You know the rest of the story: discipline is an endangered species in today's schools. I teach at a school where our seventh graders (a total of 130 students) have been sent to the office more than 1200 times. You do the math--it's a shocking statistic by any standard. And remember: this is a rural school system, not the innner city. Problem students cycle through the usual punishments--including alernative schools--then start the process over again. The best example of this happened a few days ago. We had a seventh grader "busted" for marijuana possession. He was "sentenced" to two weeks in alternative school, after which he returns to our classrooms. School policy normally calls for suspension for the rest of the school year, but he shows promise as a football player, so we'll cut him some slack, right?

As you can imagine, academic achievement at our school is rock bottom, with little hope for improvement. Half of our seventh graders can't pass the state-mandated math test; twenty-five pecent can't pass the reading test.

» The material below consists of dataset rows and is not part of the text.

### src/rtl/wb_mem_arbiter.sv
// -----------------------------------------------------------------------------
// wb_mem_arbiter
//   Wishbone-classic arbiter that lets two masters share one single-port memory.
//   The masters are the control unit's instruction-fetch port and its data port.
//   Once a master holds the grant, transfers pass through with no added wait
//   states. A bus-timeout watchdog returns err if the memory never acks, so the
//   CPU cannot hang on a missing ack.
//
//   Parameters
//     AW       address width
//     DW       data width
//     RR       0: fixed priority (data wins); 1: round-robin on simultaneous request
//     TIMEOUT  strobe-without-ack cycles before err is returned; 0 disables
//
//   Ports
//     clk, rst                      clock (rising edge), async reset (active-low)
//     inst_cyc_i/stb_i/adr_i        fetch master request
//     inst_ack_o/err_o/dat_o        fetch master response
//     data_cyc_i/stb_i/we_i/adr_i   data master request
//     data_dat_i                    data master write data
//     data_ack_o/err_o/dat_o        data master response
//     mem_cyc_o/stb_o/we_o          memory port control
//     mem_adr_o/dat_o               memory port address / write data
//     mem_dat_i, mem_ack_i          memory port read data / ack
//     grant_o                       01 inst owns bus, 10 data owns bus, 00 idle
//
//   state | meaning
//   ------+--------------------------------------------------------------
//   IDLE  | no owner; memory port quiet; arbitrate every cycle
//   GNT_I | fetch master owns the memory port until its cyc drops
//   GNT_D | data master owns the memory port until its cyc drops
// -----------------------------------------------------------------------------
module wb_mem_arbiter #(
    parameter int AW      = 32,
    parameter int DW      = 32,
    parameter int RR      = 0,
    parameter int TIMEOUT = 16
) (
    input  logic          clk,
    input  logic          rst,

    input  logic          inst_cyc_i,
    input  logic          inst_stb_i,
    input  logic [AW-1:0] inst_adr_i,
    output logic          inst_ack_o,
    output logic          inst_err_o,
    output logic [DW-1:0] inst_dat_o,

    input  logic          data_cyc_i,
    input  logic          data_stb_i,
    input  logic          data_we_i,
    input  logic [AW-1:0] data_adr_i,
    input  logic [DW-1:0] data_dat_i,
    output logic          data_ack_o,
    output logic          data_err_o,
    output logic [DW-1:0] data_dat_o,

    output logic          mem_cyc_o,
    output logic          mem_stb_o,
    output logic          mem_we_o,
    output logic [AW-1:0] mem_adr_o,
    output logic [DW-1:0] mem_dat_o,
    input  logic [DW-1:0] mem_dat_i,
    input  logic          mem_ack_i,

    output logic [1:0]    grant_o
);

    // Encodings double as the grant_o value.
    typedef enum logic [1:0] {
        IDLE  = 2'b00,
        GNT_I = 2'b01,
        GNT_D = 2'b10
    } state_t;

    state_t state;
    state_t state_nxt;
    state_t pick;
    logic   last_gnt_data;   // 0: fetch master was granted last, 1: data master
    logic   xfer_ack;
    logic   timeout_hit;

    // Winner if the bus were free this cycle.
    always_comb begin
        pick = IDLE;
        if (inst_cyc_i && data_cyc_i) begin
            if (RR != 0)
                pick = last_gnt_data ? GNT_I : GNT_D;
            else
                pick = GNT_D;
        end else if (data_cyc_i) begin
            pick = GNT_D;
        end else if (inst_cyc_i) begin
            pick = GNT_I;
        end
    end

    // The owner keeps the bus while its cyc stays high. Handover to the next
    // master happens in the same cycle the owner lets go, so there is no dead cycle.
    always_comb begin
        state_nxt = state;
        case (state)
            IDLE:    state_nxt = pick;
            GNT_I:   if (!inst_cyc_i) state_nxt = pick;
            GNT_D:   if (!data_cyc_i) state_nxt = pick;
            default: state_nxt = IDLE;
        endcase
    end

    always_ff @(posedge clk or negedge rst) begin
        if (!rst) begin
            state         <= IDLE;
            last_gnt_data <= 1'b0;
        end else begin
            state <= state_nxt;
            if (state_nxt == GNT_I)
                last_gnt_data <= 1'b0;
            else if (state_nxt == GNT_D)
                last_gnt_data <= 1'b1;
        end
    end

    // The memory-port mux is decoded from the registered state. An async reset
    // therefore drops the bus at once, without waiting for a clock edge.
    // The strobe is qualified with cyc. Once the owner has let go, a late
    // mem_ack_i matches no strobe and is discarded.
    always_comb begin
        mem_cyc_o = 1'b0;
        mem_stb_o = 1'b0;
        mem_we_o  = 1'b0;
        mem_adr_o = '0;
        mem_dat_o = '0;
        case (state)
            GNT_I: begin
                mem_cyc_o = inst_cyc_i;
                mem_stb_o = inst_cyc_i & inst_stb_i;
                mem_adr_o = inst_adr_i;
            end
            GNT_D: begin
                mem_cyc_o = data_cyc_i;
                mem_stb_o = data_cyc_i & data_stb_i;
                mem_we_o  = data_cyc_i & data_we_i;
                mem_adr_o = data_adr_i;
                mem_dat_o = data_dat_i;
            end
            default: ;
        endcase
    end

    assign xfer_ack = mem_stb_o & mem_ack_i;

    // The watchdog counts strobe cycles that get no ack. err is raised during
    // the TIMEOUT-th such cycle. An ack in that same cycle wins over err.
    generate
        if (TIMEOUT > 0) begin : g_wd
            localparam int CW = $clog2(TIMEOUT + 1);
            localparam logic [CW-1:0] WD_LAST = CW'(TIMEOUT - 1);

            logic [CW-1:0] wd_cnt;

            always_ff @(posedge clk or negedge rst) begin
                if (!rst)
                    wd_cnt <= '0;
                else if ((state_nxt != state) || !mem_stb_o || mem_ack_i || timeout_hit)
                    wd_cnt <= '0;
                else
                    wd_cnt <= wd_cnt + 1'b1;
            end

            assign timeout_hit = mem_stb_o & ~mem_ack_i & (wd_cnt == WD_LAST);
        end else begin : g_no_wd
            assign timeout_hit = 1'b0;
        end
    endgenerate

    assign inst_ack_o = (state == GNT_I) & xfer_ack;
    assign inst_err_o = (state == GNT_I) & timeout_hit;
    assign data_ack_o = (state == GNT_D) & xfer_ack;
    assign data_err_o = (state == GNT_D) & timeout_hit;

    assign inst_dat_o = mem_dat_i;
    assign data_dat_o = mem_dat_i;

    assign grant_o = state;

endmodule

### config.mk
export PLATFORM = sky130hd
export DESIGN_NAME = wb_mem_arbiter
export DESIGN_NICKNAME = d
export VERILOG_FILES = /design/src/rtl/wb_mem_arbiter.sv
export SDC_FILE = /design/constraint.sdc
export NUM_CORES = 1
export LEC_CHECK = 0
export BUFFER_PORTS_ARGS = -buffer_cell sky130_fd_sc_hd__buf_2
export CAP_MARGIN = 20
export CELL_PAD_IN_SITES_DETAIL_PLACEMENT = 1
export CELL_PAD_IN_SITES_GLOBAL_PLACEMENT = 2
export CORE_MARGIN = 5
export CORE_UTILIZATION = 13
export CTS_BUF_LIST = sky130_fd_sc_hd__clkbuf_16
export DETAILED_ROUTE_END_ITERATION = 6
export GPL_TIMING_DRIVEN = 0
export PLACE_DENSITY_LB_ADDON = 0.1
export SETUP_SLACK_MARGIN = 0.4
export SLEW_MARGIN = 40
export SYNTH_ARGS = -nofsm -noshare
export SYNTH_HDL_FRONTEND = slang
export SYNTH_SLANG_ARGS = --single-unit
### constraint.sdc
create_clock -name clk -period 4.35 [get_ports clk]
set_clock_uncertainty 0.15 [all_clocks]
set_input_delay 1.305 -clock clk [delete_from_list [all_inputs] [get_ports clk]]
set_output_delay 1.305 -clock clk [all_outputs]
set_load 0.03 [all_outputs]
# Word level (Yosys, flattened, before mapping)
# Cells that the tools add are included.
# W data, S select, Z words.
[totals]
ff_bits = 7
out_inout_bits = 137
[classes]
n_addsub = 1
muxes = 12
bitwise = 11
reduce_logical = 6
n_eq_ne = 4
[op_table]
columns = ["op", "n"]
rows = [
  ["$pmux W32 S2", 1],
  ["$mux W32", 1],
  ["$and A1 B1 Y1", 10],
  ["$mux W2", 4],
  ["$pmux W2 S3", 1],
  ["$add A5 B1 Y5 const B", 1],
  ["$eq A5 B4 Y1 const B", 1],
  ["$mux W5", 1],
  ["$pmux W1 S2", 2],
  ["$logic_or A1 B1 Y1", 3],
  ["$eq A2 B1 Y1 const B", 1],
  ["$eq A2 B2 Y1 const B", 1],
  ["$logic_not A2 Y1", 1],
  ["$mux W1", 2],
  ["$ne A2 B2 Y1", 1],
  ["$logic_and A1 B1 Y1", 1],
  ["$logic_not A1 Y1", 1],
  ["$not A1 Y1", 1],
]

# Longest topological paths before layout
# Gate-level depths: netlist (run 1).
[depth]
ltp_word = 10
ltp_mapped = 7
ltp_nobuf = 6

# Worst setup path before layout (run 1)
# OpenSTA, ideal clock, no wires.
[synth_path]
path_kind = "input-to-output"
from = "input port data_cyc_i"
to = "output port data_err_o"
arrival_ns = 2.215
stages = 4
slack_ns = 0.680
required_ns = 2.895
cell_sequence = "buf_6 -> nand4_1 -> nand2_1 -> and4b_1"
[synth_via]
elab_chain_cells = 5
[synth_rtl]
columns = ["item", "line_no", "rtl"]
rows = [
  ["start: declaration", "49", "input logic data_cyc_i,"],
  ["$and A1 B1 Y1", "141", "mem_stb_o = data_cyc_i & data_stb_i;"],
  ["$pmux W1 S2", "133", "case (state)"],
  ["via mem_stb_o", "59", "output logic mem_stb_o,"],
  ["$and A1 B1 Y1 (2 in a row)", "170", "assign timeout_hit = mem_stb_o & ~mem_ack_i & (wd_cnt == WD_LAST);"],
  ["$and A1 B1 Y1", "179", "assign data_err_o = (state == GNT_D) & timeout_hit;"],
  ["end: declaration", "55", "output logic data_err_o,"],
]
# The timed path passes the listed nets, and every way through them passes these cells.

# Final worst setup path (run 1)
[layout_path]
from = "input port inst_cyc_i"
to = "output port inst_err_o"
[layout_via]
elab_chain_cells = 5
[layout_rtl]
columns = ["item", "line_no", "rtl"]
rows = [
  ["start: declaration", "42", "input logic inst_cyc_i,"],
  ["$and A1 B1 Y1", "136", "mem_stb_o = inst_cyc_i & inst_stb_i;"],
  ["$pmux W1 S2", "133", ""],
  ["$and A1 B1 Y1 (2 in a row)", "170", ""],
  ["$and A1 B1 Y1", "177", "assign inst_err_o = (state == GNT_I) & timeout_hit;"],
  ["end: declaration", "46", "output logic inst_err_o,"],
]
# No other way between the ends.

==> results of run 1 <==
==> metrics by stage <==
step,hold slack (ns),setup WS (ns),util
2_1_floorplan,0.306,0.680,-
3_3_place_gp,0.328,0.662,0.240
3_5_place_dp,0.326,0.660,0.240
4_1_cts,0.337,0.592,0.246
5_1_grt,0.370,0.514,0.246
6_report,0.337,0.652,0.246
==> cell type report <==
type                            instances  area [sq um]
Fill cell                            1690         10000
Tap cell                              176           220
Clock buffer                            3          75.1
Timing Repair Buffer                  239          1200
Clock inverter                          1          3.75
Multi-Input combinational cell        145          1030
Inverter                                4          15.0
Buffer                                 80           554
Sequential cell                         7           175
==> final timing paths <==
| check | slack [ns] | cells past startpoint | endpoint | startpoint |
|---|---|---|---|---|
| setup reg to reg | 2.00 | 6 | g_wd.wd_cnt[4] | grant_o[0] |
| max in group asynchronous | 3.14 | 1 | g_wd.wd_cnt[1] | rst |
| hold reg to reg | 0.34 | 1 | g_wd.wd_cnt[0] | g_wd.wd_cnt[0] |
| hold / removal | 0.34 | 1 | g_wd.wd_cnt[0] | g_wd.wd_cnt[0] |
| min in group asynchronous | 0.75 | 1 | g_wd.wd_cnt[3] | rst |
| setup / recovery | 0.65 | 5 | inst_err_o | inst_cyc_i |
==> metal layers <==
metal / GRT usage / share of wire / vias up
li1: - / - / 1225
met1: 0.113 / 0.34 / 1127
met2: 0.233 / 0.56 / 132
met3: 0.0307 / 0.094 / 8
met4: 0.0151 / 0.0085 / 2
met5: 0 / 0.0013 / -
==> placed cells by master (no fill, tap or decap), types with 2 or more instances in the layout <==
master,n
buf_2,241
buf_4,65
a22oi_1,33
nor2b_1,33
and2_1,33
clkbuf_1,12
ha_1,7
dfrtp_1,7
nand2_1,5
inv_1,4
nor2_1,4
and3_1,4
nor3_1,4
clkbuf_16,3
a22o_1,2
a21oi_1,2
nand4_1,2
nor4b_2,2
and4b_1,2
==> cell families after synthesis <==
kind of cell,Yosys count,share of synthesized area
buffers and inverters,84,0.321
xor gates and xnor gates,2,0.00987
adders and majority gates,7,0.0494
and+or+nand+nor,92,0.324
AOI/OAI and AO/OA,44,0.197
DFF,7,0.0987
==> registers in the layout (all words and copies together), names as in the netlist <==
register and flops:
grant_o 2, g_wd.wd_cnt 5
==> critical path: stages <==
cell,delay [ns]
buf_2,0.15
nand4_1,0.12
nand2_1,0.23
and4b_1,0.22
buf_2,0.21
==> where the power goes <==
part	internal, mW	switching [mW]	leakage, nW
Clock	0.119	0.0332	0.0423
Combinational	0.469	0.904	1.74
Sequential	0.0734	0.0183	0.0956
==> metrics.cfg, run 1 <==
[grt]
grt_pass1_wl_microns = 14500
grt_max_degree = 11
gr-usage-all-layers = 0.113
globalRouteOverflowTotal = 0
grt_pass1_vias = 2617
antenna_found_initial = 1

[routing]
drc_errors = 0
vias = 2494
drt-wirelength-per-cell_microns = 15.6
vias_per_cell = 3.81
firstDrtPassIters = 4
drtIter0Drc = 58
finalWirelength_microns = 10200
drtAntennaViolNets = 0

[yosys]
syn_area_per_cell_sq_um = 7.52
async_flop_share = 1.00
yosys.area.top_type = buf_4
syn_area_sq_um = 1770
synth_most_common_cell = buf_4
ys_types = 32
synth-edff-count = 0
synth_top_area_frac = 0.275
ys.flop_type = dfrtp_1
yosysSeqAreaShare = 0.0987
synth_nets = 379
synth_seq_cells = 7
synth.top_cells.by_area = buf_4 (28%), a22oi_1 (14%), and2_1 (12%)
synthTopCellsByCount = buf_4 (65), a22oi_1 (33), and2_1 (33), nor2b_1 (33), clkbuf_1 (12)
synth_warnings = 0
syn_inst = 236

[die]
core_sq_um = 13300
io-pin-count = 273
die_w_microns = 127
die_h_microns = 127
start_util = 0.133
rows = 42
fp.dieArea_sq_um = 16100

[power]
p_total_mw = 1.62
ir_drop_mv = 0.230
pwr_density_cell_nw_per_um2 = 495
p_leak_nw = 1.87

[cts]
cts_root_buf = clkbuf_16
cts.clk_slew.worst_paths_ns = 0.03
cts_tree = done
post_cts.repair.setup_buffers = 0
cts_resized = 0
h-tree-depth = 1
cts_buffers = 3
clk_path_buf_depth = 2
clk_latency_ns = 0.23
cts.sinks = 7
cts_hold_buf = 0

[cells_and_area]
diodes = 0
instances_no_fill = 655
layout.nets = 623
fin_area_sq_um = 3270
drive_above_1_share = 0.660
synthToLayoutAreaGrowth_pct = 84.3

[worst_setup_path]
arrival_ns = 2.24
cp-end-kind = output port
cp_data_required_time_ns = 2.89
cp-start-kind = input port
critical_path_class = input port to output port
crit_fanout = 6

[timing]
finalHoldViolations = 0
fin_crit_sh = 0.850
finalSetupViolations = 0
fin_crit_ns = 3.70
slew_violations = 0
worst_slew_pin_slew_ns = 0.459
tns_ns = 0
rsz0062_at_grt = false
clock.fmax_ghz = 0.270
max_slew_margin = 0.694

[flow_run]
maxCapViolations = 0

[placed_design]
post_dp_cell_area_sq_um = 3190
dpl.cell_count = 651
gp_congestion = 0.787
post-dp-hpwl_microns = 9080
port_buffers = 239

[min_path]
min_path_type = register to register

[status]
status = complete, no violations

Power figures use the tool's default switching activity.
==> run 2: changes to the inputs <==
- CELL_PAD_IN_SITES_GLOBAL_PLACEMENT: 2 -> 1
- CORE_AREA: not set -> 2 2 106 108
- CORE_MARGIN: 5 -> not set
- CORE_UTILIZATION: 13 -> not set
- DIE_AREA: not set -> 0 0 108 110
==> metrics.cfg, run 2 (synthesized netlist as in run 1, its figures left out) <==
[status]
status = complete, no violations

[cts]
post_cts.repair.setup_buffers = 0
clk_latency_ns = 0.23
clk_path_buf_depth = 2
cts_tree = done
h-tree-depth = 1
cts.sinks = 7
cts_root_buf = clkbuf_16
cts_resized = 0
cts_hold_buf = 0
cts.clk_slew.worst_paths_ns = 0.04
cts_buffers = 3

[min_path]
hold_start = g_wd.wd_cnt[0]
min_path_type = register to register

[timing]
rsz0062_at_grt = false
fin_crit_sh = 0.835
worst_slew_pin_slew_ns = 0.473
tns_ns = 0
finalHoldViolations = 0
clock.fmax_ghz = 0.275
finalSetupViolations = 0
max_slew_margin = 0.685
fin_crit_ns = 3.63
slew_violations = 0

[worst_setup_path]
cp_cell_sequence = buf_2 > nand4_1 > nand2_1 > and4b_1 > buf_2
critical-path-top-delay-family = simple AND/OR/NAND/NOR gates
cp_data_required_time_ns = 2.89
crit_path_start = inst_cyc_i
cp-start-kind = input port
arrival_ns = 2.18
critPathBufInv = 2
crit_fanout = 6
slowest_stage = and4b_1
cp-end-kind = output port
max_stage_delay_ns = 0.21
critical_path_class = input port to output port
worstReg2RegStart = grant_o[1]
r2r_setup_slack_ns = 2.13
cp_common_cell = buf_2

[cells_and_area]
layout.nets = 623
fin_area_sq_um = 3230
postLayoutCoreUtil = 0.302
mostFrequentLayoutCells = buf_2 (241), buf_4 (65), a22oi_1 (33), nor2b_1 (33), and2_1 (33)
final_common_cell = buf_2
regMostFlops = g_wd.wd_cnt
synthToLayoutAreaGrowth_pct = 81.9
largest_register_ffs = 5
drive_above_1_share = 0.660
fillCellCount = 1393

[routing]
vias_per_cell = 4.01
drtAntennaViolNets = 0
drtIter0Drc = 41
firstDrtPassIters = 4
drc_errors = 0
finalWirelength_microns = 8670
vias = 2485
drt-wirelength-per-cell_microns = 14.0

[die]
fp.dieArea_sq_um = 11900
io-pin-count = 273
rows = 38
core_sq_um = 10700
die_h_microns = 110
die_w_microns = 108
start_util = 0.166

[grt]
grt_pass1_vias = 2388
grt_max_degree = 11
antenna_found_initial = 1
globalRouteOverflowTotal = 0
grt_pass1_wl_microns = 12400
gr-usage-all-layers = 0.130

[flow_run]
maxCapViolations = 0

[placed_design]
post_dp_cell_area_sq_um = 3150
post-dp-hpwl_microns = 7680
gp_congestion = 0.713
port_buffers = 239

[power]
p_leak_nw = 1.87
pwr_density_cell_nw_per_um2 = 495
ir_drop_mv = 0.139
p_total_mw = 1.60

[run 2: cell types whose count changed in the layout (fill, tap and decap cells not counted)]
cell	delta
diode_2	+1
[run 2: final timing paths]
kind | to | cells past startpoint
max | data_err_o | 5
min | g_wd.wd_cnt[0] | 1
max reg2reg | g_wd.wd_cnt[0] | 6
min reg2reg | g_wd.wd_cnt[0] | 1
max in group asynchronous | grant_o[1] | 1
min in group asynchronous | g_wd.wd_cnt[2] | 1
[run 2: worst reg2reg max path, delay by kind of cell, from the launching register on]
family / cells / cell delay, ns
adder cells (fa/ha/maj): 1 / 0.47
buffers and inverters: 1 / 0.13
flip-flops: 1 / 0.48
AND/OR/NAND/NOR: 3 / 0.63
AO/OA/AOI/OAI: 1 / 0.26
[run 2: layout make-up]
type | instances | area, sq um | area share
timing repair buffer | 239 | 1200 | 0.371
multi-input combinational | 145 | 1030 | 0.319
buffer | 80 | 554 | 0.172
sequential | 7 | 175 | 0.0543
tap | 140 | 175 | 0.0543
clock buffer | 3 | 75.1 | 0.0233
inverter | 4 | 15.0 | 0.00465
clock inverter | 1 | 3.75 | 0.00116
antenna | 1 | 2.50 | 0.000775
[run 2: layer usage]
| layer | vias to the layer above | track usage | share of wire |
|---|---|---|---|
| met5 | - | 0 | 0 |
| met4 | 0 | 0.0229 | 0.011 |
| met3 | 7 | 0.0218 | 0.091 |
| met2 | 119 | 0.274 | 0.56 |
| met1 | 1131 | 0.135 | 0.34 |
| li1 | 1228 | - | - |
[run 2: metrics by stage]
step	hold WS, ns	instances	setup slack [ns]
after floorplan	0.306	236	0.680
after global placement	0.330	615	0.719
after detailed placement	0.339	615	0.711
after CTS	0.341	619	0.713
after global routing	0.375	620	0.613
final	0.342	620	0.720
[run 2: power breakdown]
part	switching [mW]	internal (mW)	total [mW]	leakage, nW
registers	0.0176	0.0734	0.0910	0.0956
clock network	0.0346	0.120	0.154	0.0423
logic	0.882	0.469	1.35	1.74
==> run 3: changes to the inputs <==
- clock period: 4.35 -> 3.45 ns (I/O delays scaled with it)
==> metrics.cfg, run 3 (synthesized netlist as in run 1, its figures left out) <==
[routing]
firstDrtPassIters = 4
drc_errors = 0
drtAntennaViolNets = 0
vias_per_cell = 3.98
vias = 2486
finalWirelength_microns = 8930
drtIter0Drc = 96
drt-wirelength-per-cell_microns = 14.3

[timing]
finalHoldViolations = 0
finalSetupViolations = 0
rsz0062_at_grt = true
fin_ws_ns = 0.460
worst_slew_pin_slew_ns = 0.377
tns_ns = 0
slew_violations = 0
clock.fmax_ghz = 0.334
max_slew_margin = 0.749
fin_crit_ns = 2.99
fin_crit_sh = 0.867

[die]
die_w_microns = 108
fp.dieArea_sq_um = 11900
rows = 38
io-pin-count = 273
core_sq_um = 10700
die_h_microns = 110
start_util = 0.166

[cts]
cts.sinks = 7
cts_hold_buf = 0
clk_path_buf_depth = 2
h-tree-depth = 1
clk_latency_ns = 0.23
cts.clk_slew.worst_paths_ns = 0.04
cts_root_buf = clkbuf_16
cts_buffers = 3
cts_tree = done

[cells_and_area]
synthToLayoutAreaGrowth_pct = 90.1
layout.nets = 628
instances_no_fill = 624
final_common_cell = buf_2
fillCellCount = 1379
mostFrequentLayoutCells = buf_2 (227), buf_4 (78), a22oi_1 (33), nor2b_1 (33), and2_1 (33)
diodes = 0
largest_register_ffs = 5
regMostFlops = g_wd.wd_cnt
fin_area_sq_um = 3370
drive_above_1_share = 0.700

[placed_design]
post-dp-hpwl_microns = 7770
port_buffers = 239
gp_congestion = 0.770
dpl.cell_count = 615
pre_cts_ws_ns = 0.296
post_dp_cell_area_sq_um = 3150

[worst_setup_path]
arrival_ns = 1.80
crit_fanout = 6
critical-path-top-delay-family = simple AND/OR/NAND/NOR gates
slowest_stage = and4b_2
reg2reg_depth = 7
critical_path_class = input port to output port
cp-end-kind = output port
r2r_setup_slack_ns = 1.42
critPathBufInv = 2
max_stage_delay_ns = 0.23
cp_data_required_time_ns = 2.26
cp_cell_sequence = clkbuf_4 > nand4_1 > nand2_2 > and4b_2 > buf_6
cp-start-kind = input port
worstReg2RegStart = grant_o[0]
r2r_end = g_wd.wd_cnt[0]

[grt]
antenna_found_initial = 0
gr-usage-all-layers = 0.131
grt_max_degree = 11
grt_pass1_vias = 2363
grt_pass1_wl_microns = 12400
globalRouteOverflowTotal = 0

[min_path]
min_path_cells = 1
hold_start = g_wd.wd_cnt[0]
min_to = g_wd.wd_cnt[0]
min_path_type = register to register

[flow_run]
maxCapViolations = 0

[power]
swShare = 0.559
pwr_density_cell_nw_per_um2 = 639
p_leak_nw = 1.94
ir_drop_mv = 0.235
p_int_mw = 0.951
p_comb_frac = 0.860
p_clk_frac = 0.091
p_sw_mw = 1.20
p_seq_frac = 0.050

[status]
status = complete, no violations

## run 3: changes by cell type in the layout (fill, tap and decap cells not counted), moves of 3 or more
| cell | previous run | this run |
|---|---|---|
| clkbuf_1 | 12 | 1 |
| buf_6 | 1 | 5 |
| buf_2 | 241 | 227 |
| buf_4 | 65 | 78 |
| clkbuf_2 | 0 | 3 |
| clkbuf_4 | 0 | 9 |
## run 3: through the flow
step / power, mW / util / hold slack (ns)
6_report: 2.15 / 0.315 / 0.339
5_1_grt: 2.31 / 0.315 / 0.369
4_1_cts: 2.15 / 0.310 / 0.340
3_5_place_dp: 1.86 / 0.295 / 0.335
3_3_place_gp: 1.84 / 0.295 / 0.330
2_1_floorplan: 1.34 / - / 0.306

Parents who actually care about their child's education have already broken the code; that's why enrollment in private schools is soaring, and the number of home-school kids has increased ten-fold over the past decade.

What happens next? More kids opt for a private education, or the home schooling route. Within 30 years, public schools will consist of systems in urban areas, a few top-notch districts in affulent suburbs, and the rest in rural areas that lack other options. The acheivement gap between private/home school kids and their public school counterparts will be astronomical. That gap will widen until we have a taxpayer revolt, when families with no interest in local schools refuse to pay for failing systems. At that point, our so-called public school system will finally--and fittingly--collapse. And God only knows what shape our country will be in when that happens....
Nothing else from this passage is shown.